Tim Brand earned a BSEE from University of Illinois and has lived and in the Bay Area for 31 years working for various high tech companies as an RF engineer. He has expertise in microwave circuit and antenna design with a specialty in RFID and currently works for Savi Technology as a principal engineer. Tim began advocating for the community in 1996 in successfully opposing Kaiser Cement Company's plans to incinerate tires to fuel its kiln.

Barry Chang has been a member of the Cupertino City Council since 2009. He ran on a platform of protecting the community's environment and air quality, a promise, which he is now working to fulfill. In 1995, he was elected to the Cupertino School Board and in 2003 was re-elected with the highest number of votes of any candidate. In addition, he served four years on the Cupertino Public Safety Commission. Barry has lived in Cupertino since 1985, where he and his wife raised their family and started a small business that they still operate today.

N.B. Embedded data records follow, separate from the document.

<file path="src/rtl/cal_pkg.sv">
package cal_pkg;

  localparam int BEAT_W = 3;

  // burst-length mode codes
  typedef enum logic [1:0] {
    BLM_FIX8 = 2'b00,
    BLM_OTF  = 2'b01,
    BLM_FIX4 = 2'b10,
    BLM_RSV  = 2'b11
  } blm_e;

  // function code held in the low control bits
  localparam logic [1:0] FN_PATTERN = 2'b00;

  // one launch record travelling down the latency pipe
  typedef struct packed {
    logic vld;
    logic chop;   // four-beat burst
    logic upper;  // upper nibble of the order
  } launch_t;

  localparam launch_t LAUNCH_IDLE = '{vld: 1'b0, chop: 1'b0, upper: 1'b0};

  function automatic logic [BEAT_W-1:0] first_beat(input launch_t l);
    return {l.chop & l.upper, 2'b00};
  endfunction

  function automatic logic [BEAT_W-1:0] beats_left(input launch_t l);
    return l.chop ? 3'd3 : 3'd7;
  endfunction

endpackage

</file>
<file path="src/rtl/cal_mr3_reg.sv">
module cal_mr3_reg (
  input  logic       clk,
  input  logic       rst,
  input  logic       we,
  input  logic [2:0] din,
  output logic       en,
  output logic [1:0] func
);

  logic [2:0] q;

  always_ff @(posedge clk) begin
    if (rst) begin
      q <= 3'b000;
    end else if (we) begin
      q <= din;
    end
  end

  assign en   = q[2];
  assign func = q[1:0];

endmodule

</file>
<file path="src/rtl/cal_cmd_decode.sv">
module cal_cmd_decode
  import cal_pkg::*;
#(
  parameter int ADDR_W = 14,
  parameter int BANK_W = 3
) (
  input  logic              clk,
  input  logic              rst,
  input  logic              cmd_rd,
  input  logic [ADDR_W-1:0] cmd_addr,
  input  logic [BANK_W-1:0] cmd_bank,
  input  logic              en,
  input  logic [1:0]        func,
  input  logic [1:0]        bl_mode,
  output launch_t           launch,
  output logic              err_flag,
  output logic              norm_flag
);

  localparam int OTF_BIT = 12;
  localparam int NIB_BIT = 2;

  logic    misaligned;
  logic    bad_func;
  logic    reject;
  logic    chop;
  launch_t launch_d;
  logic    unused_bits;

  assign misaligned = (cmd_addr[1:0] != 2'b00);
  assign bad_func   = (func != FN_PATTERN);
  assign reject     = misaligned | bad_func;

  always_comb begin
    unique case (blm_e'(bl_mode))
      BLM_FIX4: chop = 1'b1;
      BLM_OTF:  chop = ~cmd_addr[OTF_BIT];
      default:  chop = 1'b0;
    endcase
  end

  always_comb begin
    launch_d       = LAUNCH_IDLE;
    launch_d.vld   = cmd_rd & en & ~reject;
    launch_d.chop  = chop;
    launch_d.upper = chop & cmd_addr[NIB_BIT];
  end

  // bits with no function, kept visible to avoid unused-input noise
  assign unused_bits = ^{cmd_bank, cmd_addr[ADDR_W-1:3]};

  always_ff @(posedge clk) begin
    if (rst) begin
      launch    <= LAUNCH_IDLE;
      err_flag  <= 1'b0;
      norm_flag <= 1'b0;
    end else begin
      launch    <= launch_d;
      err_flag  <= cmd_rd & en & reject;
      norm_flag <= cmd_rd & ~en;
    end
  end

endmodule

</file>
<file path="src/rtl/cal_lat_pipe.sv">
module cal_lat_pipe
  import cal_pkg::*;
#(
  parameter int DEPTH = 3
) (
  input  logic    clk,
  input  logic    rst,
  input  launch_t din,
  output launch_t dout
);

  generate
    if (DEPTH == 0) begin : g_pass
      assign dout = din;
    end else begin : g_stages
      launch_t stg [DEPTH];
      for (genvar i = 0; i < DEPTH; i++) begin : g_st
        always_ff @(posedge clk) begin
          if (rst) begin
            stg[i] <= LAUNCH_IDLE;
          end else if (i == 0) begin
            stg[i] <= din;
          end else begin
            stg[i] <= stg[(i == 0) ? 0 : i-1];
          end
        end
      end
      assign dout = stg[DEPTH-1];
    end
  endgenerate

endmodule

</file>
<file path="src/rtl/cal_burst_gen.sv">
module cal_burst_gen
  import cal_pkg::*;
#(
  parameter int LANES = 8
) (
  input  logic              clk,
  input  logic              rst,
  input  launch_t           start,
  output logic [LANES-1:0]  dq_out,
  output logic              dq_valid,
  output logic [BEAT_W-1:0] beat_pos
);

  logic [BEAT_W-1:0] rem;
  logic [BEAT_W-1:0] pos_nx;
  logic [BEAT_W-1:0] first;

  assign first  = first_beat(start);
  assign pos_nx = beat_pos + 3'd1;

  always_ff @(posedge clk) begin
    if (rst) begin
      dq_valid <= 1'b0;
      beat_pos <= '0;
      dq_out   <= '0;
      rem      <= '0;
    end else if (start.vld) begin
      dq_valid <= 1'b1;
      beat_pos <= first;
      dq_out   <= {LANES{first[0]}};
      rem      <= beats_left(start);
    end else if (rem != '0) begin
      dq_valid <= 1'b1;
      beat_pos <= pos_nx;
      dq_out   <= {LANES{pos_nx[0]}};
      rem      <= rem - 3'd1;
    end else begin
      dq_valid <= 1'b0;
      beat_pos <= '0;
      dq_out   <= '0;
    end
  end

endmodule

</file>
<file path="src/rtl/cal_readout_top.sv">
module cal_readout_top
  import cal_pkg::*;
#(
  parameter int ADDR_W   = 14,
  parameter int BANK_W   = 3,
  parameter int LANES    = 8,
  parameter int READ_LAT = 5
) (
  input  logic              clk,
  input  logic              rst,
  input  logic              mr3_we,
  input  logic [2:0]        mr3_din,
  input  logic [1:0]        bl_mode,
  input  logic              cmd_rd,
  input  logic [ADDR_W-1:0] cmd_addr,
  input  logic [BANK_W-1:0] cmd_bank,
  output logic [LANES-1:0]  dq_out,
  output logic              dq_valid,
  output logic [2:0]        beat_pos,
  output logic              rd_err,
  output logic              norm_rd
);

  // decode register and burst register each take one cycle of the latency
  localparam int PIPE_DEPTH = READ_LAT - 2;

  logic       mr3_en;
  logic [1:0] mr3_func;
  launch_t    dec_launch;
  launch_t    pipe_launch;

  cal_mr3_reg u_mr3 (
    .clk  (clk),
    .rst  (rst),
    .we   (mr3_we),
    .din  (mr3_din),
    .en   (mr3_en),
    .func (mr3_func)
  );

  cal_cmd_decode #(
    .ADDR_W (ADDR_W),
    .BANK_W (BANK_W)
  ) u_dec (
    .clk       (clk),
    .rst       (rst),
    .cmd_rd    (cmd_rd),
    .cmd_addr  (cmd_addr),
    .cmd_bank  (cmd_bank),
    .en        (mr3_en),
    .func      (mr3_func),
    .bl_mode   (bl_mode),
    .launch    (dec_launch),
    .err_flag  (rd_err),
    .norm_flag (norm_rd)
  );

  cal_lat_pipe #(
    .DEPTH (PIPE_DEPTH)
  ) u_pipe (
    .clk  (clk),
    .rst  (rst),
    .din  (dec_launch),
    .dout (pipe_launch)
  );

  cal_burst_gen #(
    .LANES (LANES)
  ) u_burst (
    .clk      (clk),
    .rst      (rst),
    .start    (pipe_launch),
    .dq_out   (dq_out),
    .dq_valid (dq_valid),
    .beat_pos (beat_pos)
  );

endmodule

</file>
<file path="config.mk">
export PLATFORM = sky130hd
export DESIGN_NAME = cal_readout_top
export DESIGN_NICKNAME = d
export VERILOG_FILES = /design/src/rtl/cal_pkg.sv /design/src/rtl/cal_mr3_reg.sv /design/src/rtl/cal_cmd_decode.sv /design/src/rtl/cal_lat_pipe.sv /design/src/rtl/cal_burst_gen.sv /design/src/rtl/cal_readout_top.sv
export SDC_FILE = /design/constraint.sdc
export NUM_CORES = 1
export LEC_CHECK = 0
export BUFFER_PORTS_ARGS = -buffer_cell sky130_fd_sc_hd__clkbuf_2
export CAP_MARGIN = 20
export CELL_PAD_IN_SITES_DETAIL_PLACEMENT = 0
export CELL_PAD_IN_SITES_GLOBAL_PLACEMENT = 2
export CORE_MARGIN = 4
export CORE_UTILIZATION = 26
export CTS_CLUSTER_DIAMETER = 80
export DETAILED_ROUTE_END_ITERATION = 16
export GPL_TIMING_DRIVEN = 0
export HOLD_SLACK_MARGIN = 0.02
export PLACE_DENSITY_LB_ADDON = 0.08
export RECOVER_POWER = 25
export SLEW_MARGIN = 20
export SYNTH_ARGS = -nofsm -noshare
export SYNTH_HDL_FRONTEND = slang
export SYNTH_SLANG_ARGS = --single-unit
export TNS_END_PERCENT = 20
</file>
<file path="constraint.sdc">
create_clock -name clk -period 1.3 [get_ports clk]
set_input_delay 0.065 -clock clk [delete_from_list [all_inputs] [get_ports clk]]
set_output_delay 0.065 -clock clk [all_outputs]
set_load 0.005 [all_outputs]
</file>
==> summary.md, run 1 <==
| Metric | Value |
|---|---|
| Clock Power Share | 18.8% |
| Area growth syn-to-layout | 33.5% |
| Clock Root Buffer | clkbuf_4 |
| Yosys cell types | 23 |
| Vias in the first global route | 602 |
| I/O pin total | 40 |
| Inst Count DP | 156 |
| Rel. slew slack | 66.9% |
| WP depth | 5 |
| Syn. warnings | 0 |
| CP Class | reg2reg |
| Synthesized area | 908 sq um |
| VDD IR max | 0.000523 V |
| Critical path's largest stage delay | 0.38 ns |
| Post-synth EDFFs | 0 |
| Core area | 0.00336 sq mm |
| Flops & latches, synth | 24 |
| DP Wirelength | 1.13 mm |
| Setup TNS | 0 ns |
| Final setup violation count | 0 |
| Detailed Routing Iterations Pass 1 | 2 |
| Largest net degree at the start of global routing | 14 |
| Crit path DAT | 1.46 ns |
| Final wirelength | 1.58 mm |
| Synth Instances | 84 |
| Max cap viols | 0 |
| Largest area contributor in the netlist | dfxtp_1 |
| Initial core utilization | 27.0% |
| Reg2reg start | u_burst.rem[0]$_SDFFE_PP0P_ |
| Worst clock skew | 0.00256 ns |
| Tmin final | 1.23 ns |
| Outcome | complete, no violations |
| Hold Startpoint | mr3_we |
| DRC viols | 0 |
| Worst Tran Pin Value | 0.496 ns |
| CP Cell Sequence | inv_2, ha_4, nor2b_4, or3_4, o32ai_2 |
| Via density | 3.81 |
| Hold path depth | 3 |
| Share of cells above drive strength 1 | 37.2% |
| CTS tree | done |
| Max Slew Vio Count | 0 |
| CTS Buffer Depth | 2 |
| Worst Hold End | u_mr3.q[2]$_SDFFE_PP0P_ |
| CP delay by family, top | simple AND/OR/NAND/NOR gates |
| Combinational share of power | 36.7% |
| Drt first-iter violations | 12 |
| Port Buffers | 26 |
| CP endpoint kind | register |
| Reg2reg setup slack | 0.07 ns |
| Max Fclk | 813 MHz |
| Die area | 0.00450 sq mm |
| Net Switching | 0.000573 W |
| Worst hold path class | in2reg |
| TritonCTS Sinks | 24 |
| Leak | 0.553 nW |
| Worst Path Required | 1.53 ns |
| Clk slew on worst S/H paths | 0.13 ns |
| Nets | 153 |
| PwrDens | 1670 mW/mm^2 |
| Reg-to-reg critical path endpoint | u_burst.beat_pos[2]$_SDFF_PP0_ |
| RSZ-0062 raised after global routing | no |
| Row cnt | 21 |
| H-tree Lvls | 1 |
| Crit path max fanout | 5 |
| R2R depth | 5 |
| Gr usage total | 7.82% |
| WL/cell | 9.43 um |
| Top cells by area, synth | dfxtp_1 53%, ha_1 6.9%, nor2b_1 6.9% |
| Die Wd | 67.1 um |
| Grt total ovfl | 0 |
| Clk_lat worst skew | 0.30 ns |
| Antenna violations before repair | 0 |
| N_diodes | 0 |
| Worst path bufs/invs | 1 |
| Crit path max-delay cell type | or3_4 |
| Asr flop ratio synth | 0% |
| Internal | 0.00146 W |
| Final Hold Vio Count | 0 |
| Leading cell type by number of instances after synthesis | dfxtp_1 |
| Final Instance Count excl. Fillers | 167 |
| Top_reg_cell synth | dfxtp_1 |
| Seq/Total Area, Yosys | 52.9% |
| Reg power frac | 44.5% |
| Filler cells | 379 |
| First-pass GRT wire length | 2.61 mm |
| CTS Buf Count | 3 |
| Syn Nets | 115 |
| Period utilization | 94.6% |
| Switching share of power | 28.2% |
| CP startpoint kind | register |
| Vias | 636 |
| Synth top cells by count | 24 x dfxtp_1, 10 x nor2b_1, 8 x buf_4, 7 x inv_1, 6 x nor2_1 |
| Post-Synthesis Mean Instance Area | 10.8 sq um |
| Share of Yosys cell area claimed by the top area cell type | 52.9% |
| Detail Route Antenna Nets | 0 |
| Total power | 0.00203 W |
| Die H | 67.1 um |
| Final Wtd Congestion | 0.726 |
| Finished Core Util | 36.0% |
[stage by stage]
stage	cell area (sq um)	hold WS, ns	worst slack (ns)
floorplan	908	0.141	0.0891
global placement	1100	0.301	0.0287
detailed placement	1100	0.311	0.0224
CTS	1190	0.0643	0.0154
global route	1210	0.0680	0.00585
finish	1210	0.0717	0.0706
[how the worst max path moves through the flow]
stage | slack [ns] | to | start
after detailed placement | 0.02 | u_burst.beat_pos[2]$_SDFF_PP0_ | u_burst.rem[0]$_SDFFE_PP0P_
after global routing | 0.006 | dq_out[0] | u_burst.beat_pos[0]$_SDFF_PP0_
final | 0.07 | u_burst.beat_pos[2]$_SDFF_PP0_ | u_burst.rem[0]$_SDFFE_PP0P_
after global placement | 0.03 | u_burst.beat_pos[2]$_SDFF_PP0_ | u_burst.rem[0]$_SDFFE_PP0P_
after CTS | 0.02 | u_burst.beat_pos[2]$_SDFF_PP0_ | u_burst.rem[0]$_SDFFE_PP0P_
after floorplan | 0.09 | u_burst.beat_pos[2]$_SDFF_PP0_ | u_burst.rem[0]$_SDFFE_PP0P_
[cell usage in the layout, fill, tap and decap left out, types with 2 or more instances in the layout]
| master | netlist | final |
|---|---|---|
| ha_1 | 5 | 4 |
| nor3b_1 | 2 | 2 |
| nor2b_1 | 10 | 10 |
| nor2_1 | 6 | 6 |
| clkbuf_2 | 0 | 24 |
| a211oi_1 | 2 | 2 |
| dfxtp_1 | 24 | 22 |
| dfxtp_2 | 0 | 2 |
| inv_2 | 0 | 2 |
| dlygate4sd3_1 | 0 | 6 |
| buf_4 | 8 | 9 |
| inv_1 | 7 | 5 |
| mux2i_1 | 3 | 3 |
| clkbuf_4 | 0 | 3 |
| clkbuf_1 | 1 | 3 |
| a21oi_1 | 3 | 3 |
| xnor2_1 | 2 | 2 |
[final cells by class]
cell class                      instances  area (sq um)  area share (%)
Sequential cell                        24           483            39.8
Multi-Input combinational cell         43           347            28.6
Timing Repair Buffer                   33           195            16.1
Buffer                                 10          67.6            5.57
Tap cell                               46          57.6            4.75
Clock buffer                            4          36.3            2.99
Inverter                                7          26.3            2.17
[what timing repair did]
action | CTS | global route
endpoints found under the setup margin | 1 | 2
resized for setup | 1 | 5
hold buffers | 6 | 0
hold endpoints to repair | 6 | 0
buffers inserted | 0 | 1
pin swaps | 0 | 3
[flip-flops by register name, indices dropped and copies added (netlist names)]
| name | cells |
|---|---|
| u_burst.beat_pos | 3 |
| u_burst.dq_valid | 1 |
| u_burst.rem | 3 |
| u_dec.err_flag | 1 |
| u_dec.launch | 3 |
| u_dec.norm_flag | 1 |
| u_mr3.q | 3 |
| u_pipe.g_stages.stg | 9 |
[power groups by stage]
stage	clock network (W)	logic, W	registers, W
after floorplan	0	0.000461	0.000905
after global placement	0	0.000681	0.000909
after detailed placement	0	0.000679	0.000914
after CTS	0.000408	0.000701	0.000897
after global routing	0.000434	0.000842	0.000918
final	0.000381	0.000744	0.000903
[worst register-to-register path, cell delays in order, from the launching register on]
cell	delay, ns
dfxtp_2	0.34
inv_2	0.05
ha_4	0.15
nor2b_4	0.14
or3_4	0.38
o32ai_2	0.09
[routing by layer]
metal	wire length (um)	up-vias	part of all wire, %	track usage [%]
li1	-	341	-	-
met1	753	274	48	9.80
met2	702	19	45	12.0
met3	103	2	6.5	2.02
met4	16	0	1.0	4.56
met5	0	-	0	0
[cell families after synthesis]
kind of cell    count (synthesis)  synth area share, %
simple gates                   26                 18.6
mux                             3                 3.31
flops                          24                 52.9
fa+ha+maj                       5                 6.89
compound gates                  7                 6.06
buf+inv                        17                 10.3
xor+xnor                        2                 1.93
No activity file was read; power rests on OpenSTA's default activity.
==> run 2: changes to the inputs <==
Settings changed: CORE_UTILIZATION 26 to 24.
Clock period 1.3 ns to 1.1 ns, I/O delays scaled along.
==> summary.md, run 2 (synthesized netlist as in run 1, its figures left out) <==
| Metric | Value |
|---|---|
| DP Wirelength | 1.18 mm (+4.4%) |
| Tmin final | 1.18 ns (-0.0525 ns) |
| Largest net degree at the start of global routing | 14 (unchanged) |
| Vias | 648 (+1.9%) |
| Outcome | finished with violations |
| Reg2reg start | u_burst.rem[1]$_SDFFE_PP0P_ |
| Worst hold path class | in2reg |
| Max Slew Vio Count | 0 (unchanged) |
| Commonest cells after routing, fill and taps aside | 26 x clkbuf_2, 21 x dfxtp_1, 12 x buf_4 |
| Worst clock skew | 0.00201 ns (-0.000551 ns) |
| Final Instance Count excl. Fillers | 166 (-0.60%) |
| Crit path DAT | 1.35 ns (-0.11 ns) |
| Core area | 0.00366 sq mm (+8.9%) |
| Worst Setup SP | u_burst.rem[1]$_SDFFE_PP0P_ |
| TritonCTS Sinks | 24 (unchanged) |
| Max Fclk | 850 MHz (+4.5%) |
| Leak | 0.557 nW (+0.78%) |
| CTS Buf Count | 3 (unchanged) |
| Worst Path Required | 1.28 ns (-0.25 ns) |
| RSZ-0062 raised after global routing | yes |
| Vias in the first global route | 628 (+4.3%) |
| Period utilization | 107% (+12 points) |
| Final Cell Area | 0.00121 sq mm (-0.10%) |
| First-pass GRT wire length | 2.69 mm (+3.2%) |
| Clk_lat worst skew | 0.26 ns (-0.04 ns) |
| Final wirelength | 1.64 mm (+4.0%) |
| Crit path max-delay cell type | or3_4 |
| Grt total ovfl | 0 (unchanged) |
| Final Wtd Congestion | 0.710 (-2.1%) |
| Failing checks | setup timing |
| N_diodes | 0 (unchanged) |
| Drt first-iter violations | 15 (+3) |
| CTS Buffer Depth | 2 (unchanged) |
| PwrDens | 2170 mW/mm^2 (+29%) |
| Die Wd | 69.5 um (+3.6%) |
| Port Buffers | 26 (unchanged) |
| Most Crowded Layer GR | met2 |
| Nets | 150 (-2.0%) |
| Gr usage total | 7.15% (-0.67 points) |
| Clk slew on worst S/H paths | 0.08 ns (-0.05 ns) |
| Reg2reg setup slack | -0.08 ns (-0.15 ns) |
| Routing usage on met1 | 7.70% (-2.1 points) |
| Die area | 0.00483 sq mm (+7.3%) |
| CP startpoint kind | register |
| Setup crit end | u_burst.beat_pos[2]$_SDFF_PP0_ |
| I/O pin total | 40 (unchanged) |
| Final Hold Vio Count | 0 (unchanged) |
| Most common cell after layout, fill and taps aside | clkbuf_2 |
| WL/cell | 9.87 um (+4.6%) |
| Worst Tran Pin Value | 0.543 ns (+0.0468 ns) |
| H-tree Lvls | 1 (unchanged) |
| Top reg by flops | u_pipe.g_stages.stg |
| Final worst slack | -0.0769 ns (-0.147 ns) |
| Final setup violation count | 4 (+4) |
| Detail Route Antenna Nets | 0 (unchanged) |
| CP endpoint kind | register |
| Clock Root Buffer | clkbuf_8 |
| Worst path bufs/invs | 1 (unchanged) |
| VDD IR max | 0.00107 V (+110%) |
| Initial core utilization | 24.8% (-2.2 points) |
| Reg-to-reg critical path endpoint | u_burst.beat_pos[2]$_SDFF_PP0_ |
| CP Class | reg2reg |
| Inst Count DP | 158 (+1.3%) |
| GRT met2 Usage | 11.5% (-0.48 points) |
| CTS tree | done |
| Critical path's largest stage delay | 0.35 ns (-0.03 ns) |
| Rel. slew slack | 63.8% (-3.1 points) |
| Area growth syn-to-layout | 33.3% |
| CP Cell Sequence | inv_2, ha_4, nor2b_4, or3_4, o32ai_2 |
| Share of cells above drive strength 1 | 44.9% (+7.7 points) |
| Max reg flops | 9 (unchanged) |
| Post-DP Area | 0.00111 sq mm (+1.6%) |
| Row cnt | 22 (+4.8%) |
| Via density | 3.90 (+2.5%) |
| Max cap viols | 0 (unchanged) |
| WP depth | 5 (unchanged) |
| Detailed Routing Iterations Pass 1 | 2 (unchanged) |
| Met3 Track Usage GR | 3.77% (+1.7 points) |
| Crit path max fanout | 4 (-1) |
| R2R depth | 5 (unchanged) |
| Die H | 69.5 um (+3.6%) |
| DRC viols | 0 (unchanged) |
| Antenna violations before repair | 0 (unchanged) |
| CP delay by family, top | simple AND/OR/NAND/NOR gates |
run 2: per-stage QoR:
stage	utilization [%]	setup WS, ns	hold WS (ns)	power [W]	TNS, ns
after floorplan	-	-0.0588	0.131	0.00166	-0.122
after global placement	30.4	-0.116	0.293	0.00193	-0.273
after detailed placement	30.4	-0.112	0.302	0.00194	-0.283
after CTS	32.8	-0.0837	0.0187	0.00266	-0.245
after global routing	33.1	-0.138	0.0252	0.00284	-0.588
final	33.1	-0.0769	0.0260	0.00262	-0.217
run 2: how the worst min path moves through the flow:
stage / slack [ns] / endpoint / startpoint / depth (start not counted)
2_1_floorplan: 0.13 / u_dec.err_flag$_SDFF_PP0_ / rst / 1
3_3_place_gp: 0.29 / u_mr3.q[2]$_SDFFE_PP0P_ / mr3_din[2] / 3
3_5_place_dp: 0.30 / u_mr3.q[2]$_SDFFE_PP0P_ / mr3_din[2] / 3
4_1_cts: 0.02 / u_dec.err_flag$_SDFF_PP0_ / rst / 2
5_1_grt: 0.03 / u_dec.err_flag$_SDFF_PP0_ / rst / 2
6_report: 0.03 / u_dec.err_flag$_SDFF_PP0_ / rst / 2
run 2: where the power goes:
part / total, W / leakage (nW) / switching [W] / internal (W)
combinational: 0.000970 / 0.331 / 0.000364 / 0.000606
sequential: 0.00107 / 0.197 / 0.0000877 / 0.000984
clock: 0.000581 / 0.0288 / 0.000262 / 0.000319
run 2: layer usage:
layer | wire length (um) | vias to the layer above
met5 | 0 | -
met4 | 27 | 0
met3 | 79 | 2
met2 | 789 | 13
met1 | 741 | 299
li1 | - | 334
run 2: layout make-up:
class / count / area (sq um)
plain buffers: 10 / 67.6
clock buffers: 4 / 55.1
fillers: 384 / 2450
inverters: 7 / 26.3
multi-input cells: 43 / 358
flip-flops and latches: 24 / 484
well taps: 48 / 60.1
repair buffers: 30 / 160
run 2: worst reg2reg max path, stage by stage, from the launching register on:
cell     delay, ns
dfxtp_2       0.33
inv_2         0.05
ha_4          0.15
nor2b_4       0.13
or3_4         0.35
o32ai_2       0.09
run 2: timing repair:
item | CTS | global route
hold endpoints to repair | 1 | 0
pin swaps | 3 | 0
buffers inserted | 4 | 0
resized for setup | 1 | 2
endpoints found under the setup margin | 12 | 7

Roy Hong, MD, is a plastic surgeon in practice in Palo Alto. He is a graduate of Brown University and Columbia University College of Physicians and Surgeons. He received his plastic surgery training at the Institute of Reconstructive Plastic Surgery at New York University. He also completed a general surgery residency at the University of Washington in Seattle, a surgical research fellowship at Brigham and Women’s Hospital in Boston and a fellowship in microvascular surgery at the University of Texas M.D. Anderson Cancer Center in Houston. He has served as an overseas volunteer physician in South Korea and in Hanoi, Vietnam. He has lived in the Bay Area for 14 years with his wife and two children.

Thorsten von Stein, MD, PhD, is a pharmaceutical physician who has served as chief medical officer of three biopharmaceutical companies. He has spent 17 years in drug development and clinical research in various therapeutic areas, leading the clinical development of several marketed pharmaceutical products. With his wife and two daughters, Thorsten has lived in the Bay Area since 1997.

Paula Wallis, aka Wallis Alviar, is a former broadcast journalist who has reported on issues and events in the San Francisco Bay Area for more than 15 years. Before retiring to raise a family, she worked as a reporter for KRON-TV, the NBC affiliate in San Francisco, and KPIX-TV, the CBS affiliate also in San Francisco. She has lived in the Bay Area for more than 20 years.

John Bartas is a computer scientist, veteran of 10 high-tech start-ups, and a Cupertino resident for over 20 years. He has has been a volunteer for his children’s schools and other Cupertino projects. Professionally he contributed to the standards that define the Internet and developed the first commercially successful software to link a PC to the Internet. He worked on the first Ethernet switch, the original network “Sniffer”, and the first voice messaging system. He is currently working on wireless video streaming and is an activist for Network Neutrality.